University of East Anglia Monday, Sep 12, 2016   |   12:15-1:30 PM   |  SRH 3.122

On September 12th, 2016, the Clements Center will host Dr. David Milne, a professor of U.S. Foreign Policy at the University of East Anglia, for a discussion of his most recent book Worldmaking: The Art and Science of American Diplomacy. This event is free and open to the public. 

Worldmaking is a compelling new take on the history of American diplomacy. Rather than retelling the story of realism versus idealism, David Milne suggests that U.S. foreign policy has also been crucially divided between those who view statecraft as an art and those who believe it can aspire to the certainty of science.

A graduate of the LSE and the University of Cambridge, David Milne is a historian of U.S. foreign policy.
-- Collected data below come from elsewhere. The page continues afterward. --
**src/rtl/rv32i_types.sv**
```systemverilog
// Shared rename-stage types: default register counts, physical register ID and
// the valid+ID handoff used between rename and commit.
package rv32i_types;

  localparam int NUM_PREGS_DEF = 64;
  localparam int NUM_AREGS_DEF = 32;
  localparam int PREG_W_DEF    = $clog2(NUM_PREGS_DEF);

  typedef logic [PREG_W_DEF-1:0] preg_t;

  typedef struct packed {
    logic  valid;
    preg_t preg;
  } preg_req_t;

endpackage

```
**src/rtl/circ_ptr.sv**
```systemverilog
// Wrap-bit circular pointer: MSB distinguishes laps, low bits index storage.
// Reset beats load, load beats increment.
module circ_ptr #(
  parameter int               PTR_W   = 6,
  parameter logic [PTR_W-1:0] RST_VAL = '0
) (
  input  logic             clk_i,
  input  logic             rst_i,
  input  logic             inc_i,
  input  logic             load_i,
  input  logic [PTR_W-1:0] load_val_i,
  output logic [PTR_W-1:0] ptr_o
);

  logic [PTR_W-1:0] ptr_q;
  logic [PTR_W-1:0] ptr_d;

  // Capacity is a power of two, so natural overflow of the full-width add wraps
  // the index and toggles the wrap bit together.
  always_comb begin
    ptr_d = ptr_q;
    if (load_i)     ptr_d = load_val_i;
    else if (inc_i) ptr_d = ptr_q + PTR_W'(1);
  end

  always_ff @(posedge clk_i) begin
    if (rst_i) ptr_q <= RST_VAL;
    else       ptr_q <= ptr_d;
  end

  assign ptr_o = ptr_q;

endmodule

```
**src/rtl/free_list_param.sv**
```systemverilog
// Parametrised physical-register free list (circular FIFO of free preg IDs).
// Define FREE_LIST_FLUSH_EN to enable retire-head tracking and flush rollback.
module free_list_param
  import rv32i_types::*;
#(
  parameter int NUM_PREGS = NUM_PREGS_DEF,
  parameter int NUM_AREGS = NUM_AREGS_DEF,
  parameter int PREG_W    = $clog2(NUM_PREGS),
  parameter int DEPTH     = NUM_PREGS - NUM_AREGS
) (
  input  logic                   clk,
  input  logic                   rst,
  input  logic                   deq_req,
  output logic                   deq_ready,
  output logic [PREG_W-1:0]      deq_preg,
  input  logic                   enq_valid,
  input  logic [PREG_W-1:0]      enq_preg,
  input  logic                   commit_alloc,
  input  logic                   flush,
  output logic [$clog2(DEPTH):0] count,
  output logic                   overflow_err,
  output logic                   underflow_err
);

  localparam int PW = $clog2(DEPTH) + 1;
  localparam int IW = PW - 1;

  logic [PREG_W-1:0] mem_q [DEPTH];
  logic [PW-1:0]     head, tail;
  logic [PW-1:0]     head_load_val;
  logic              head_load;
  logic              overflow_q, underflow_q;
  logic              empty, full;
  logic              enq_nonzero, enq_ok, deq_fire;

  assign count       = tail - head;
  assign empty       = (count == '0);
  assign full        = (count == PW'(DEPTH));
  assign deq_ready   = !empty;
  assign deq_preg    = mem_q[head[IW-1:0]];
  assign enq_nonzero = enq_valid && (enq_preg != '0);
  assign enq_ok      = enq_nonzero && !full;

`ifdef FREE_LIST_FLUSH_EN
  logic [PW-1:0] retire_head;
  logic          retire_inc;

  // Retire head may only catch up to head, never overtake it.
  assign retire_inc    = commit_alloc && !flush && (retire_head != head);
  assign head_load     = flush;
  assign head_load_val = retire_head + PW'(commit_alloc);
  assign deq_fire      = deq_req && deq_ready && !flush;

  circ_ptr #(.PTR_W(PW), .RST_VAL('0)) u_retire_ptr (
    .clk_i      (clk),
    .rst_i      (rst),
    .inc_i      (retire_inc),
    .load_i     (1'b0),
    .load_val_i ('0),
    .ptr_o      (retire_head)
  );
`else
  logic unused_flush_sigs;

  assign unused_flush_sigs = commit_alloc ^ flush;
  assign head_load         = 1'b0;
  assign head_load_val     = '0;
  assign deq_fire          = deq_req && deq_ready;
`endif

  circ_ptr #(.PTR_W(PW), .RST_VAL('0)) u_head_ptr (
    .clk_i      (clk),
    .rst_i      (rst),
    .inc_i      (deq_fire),
    .load_i     (head_load),
    .load_val_i (head_load_val),
    .ptr_o      (head)
  );

  // Tail starts one full lap ahead of head: the list begins full.
  circ_ptr #(.PTR_W(PW), .RST_VAL(PW'(DEPTH))) u_tail_ptr (
    .clk_i      (clk),
    .rst_i      (rst),
    .inc_i      (enq_ok),
    .load_i     (1'b0),
    .load_val_i ('0),
    .ptr_o      (tail)
  );

  always_ff @(posedge clk) begin
    if (rst) begin
      for (int i = 0; i < DEPTH; i++) mem_q[i] <= PREG_W'(NUM_AREGS + i);
    end else if (enq_ok) begin
      mem_q[tail[IW-1:0]] <= enq_preg;
    end
  end

  // Full is judged before this cycle's dequeue, so full+deq+enq still overflows.
  always_ff @(posedge clk) begin
    if (rst) begin
      overflow_q  <= 1'b0;
      underflow_q <= 1'b0;
    end else begin
      if (enq_nonzero && full) overflow_q  <= 1'b1;
      if (deq_req && empty)    underflow_q <= 1'b1;
    end
  end

  assign overflow_err  = overflow_q;
  assign underflow_err = underflow_q;

endmodule

```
His first monograph America's Rasputin: Walt Rostow and the Vietnam War was published in 2008 and reviewed to acclaim in over thirty outlets, including the Wall Street Journal, The Nation, The National Interest, Diplomatic History and the American Historical Review. In 2011 the Wall Street Journal and Financial Times journalist Stephen Glain named America’s Rasputin one of his five “must-read” books on American militarism for thebrowser.com.

Dr. Milne is also a senior editor of the Oxford Encyclopedia of American Military and Diplomatic History (NY: OUP, 2013). He was a Fox International Fellow at Yale University in 2003, a senior fellow at the Gilder-Lehrman Institute for American History in New York City in 2005, and a visiting fellow at the American Philosophical Society, Philadelphia in 2009. David has also secured funding from the Kennedy Library, the Johnson Library, the British Academy, and was awarded an AHRC Research Fellowship in 2011.

In addition to the above, David’s research has appeared in The Journal of Military History,Review of International Studies, International Affairs, the International Journal, and the Historical Journal. An admirer of Richard Hofstadter’s example as a public educator – a scholar who believed that historians must also engage with the present – David has also written for the Los Angeles Times, The Nation, and The New Statesman.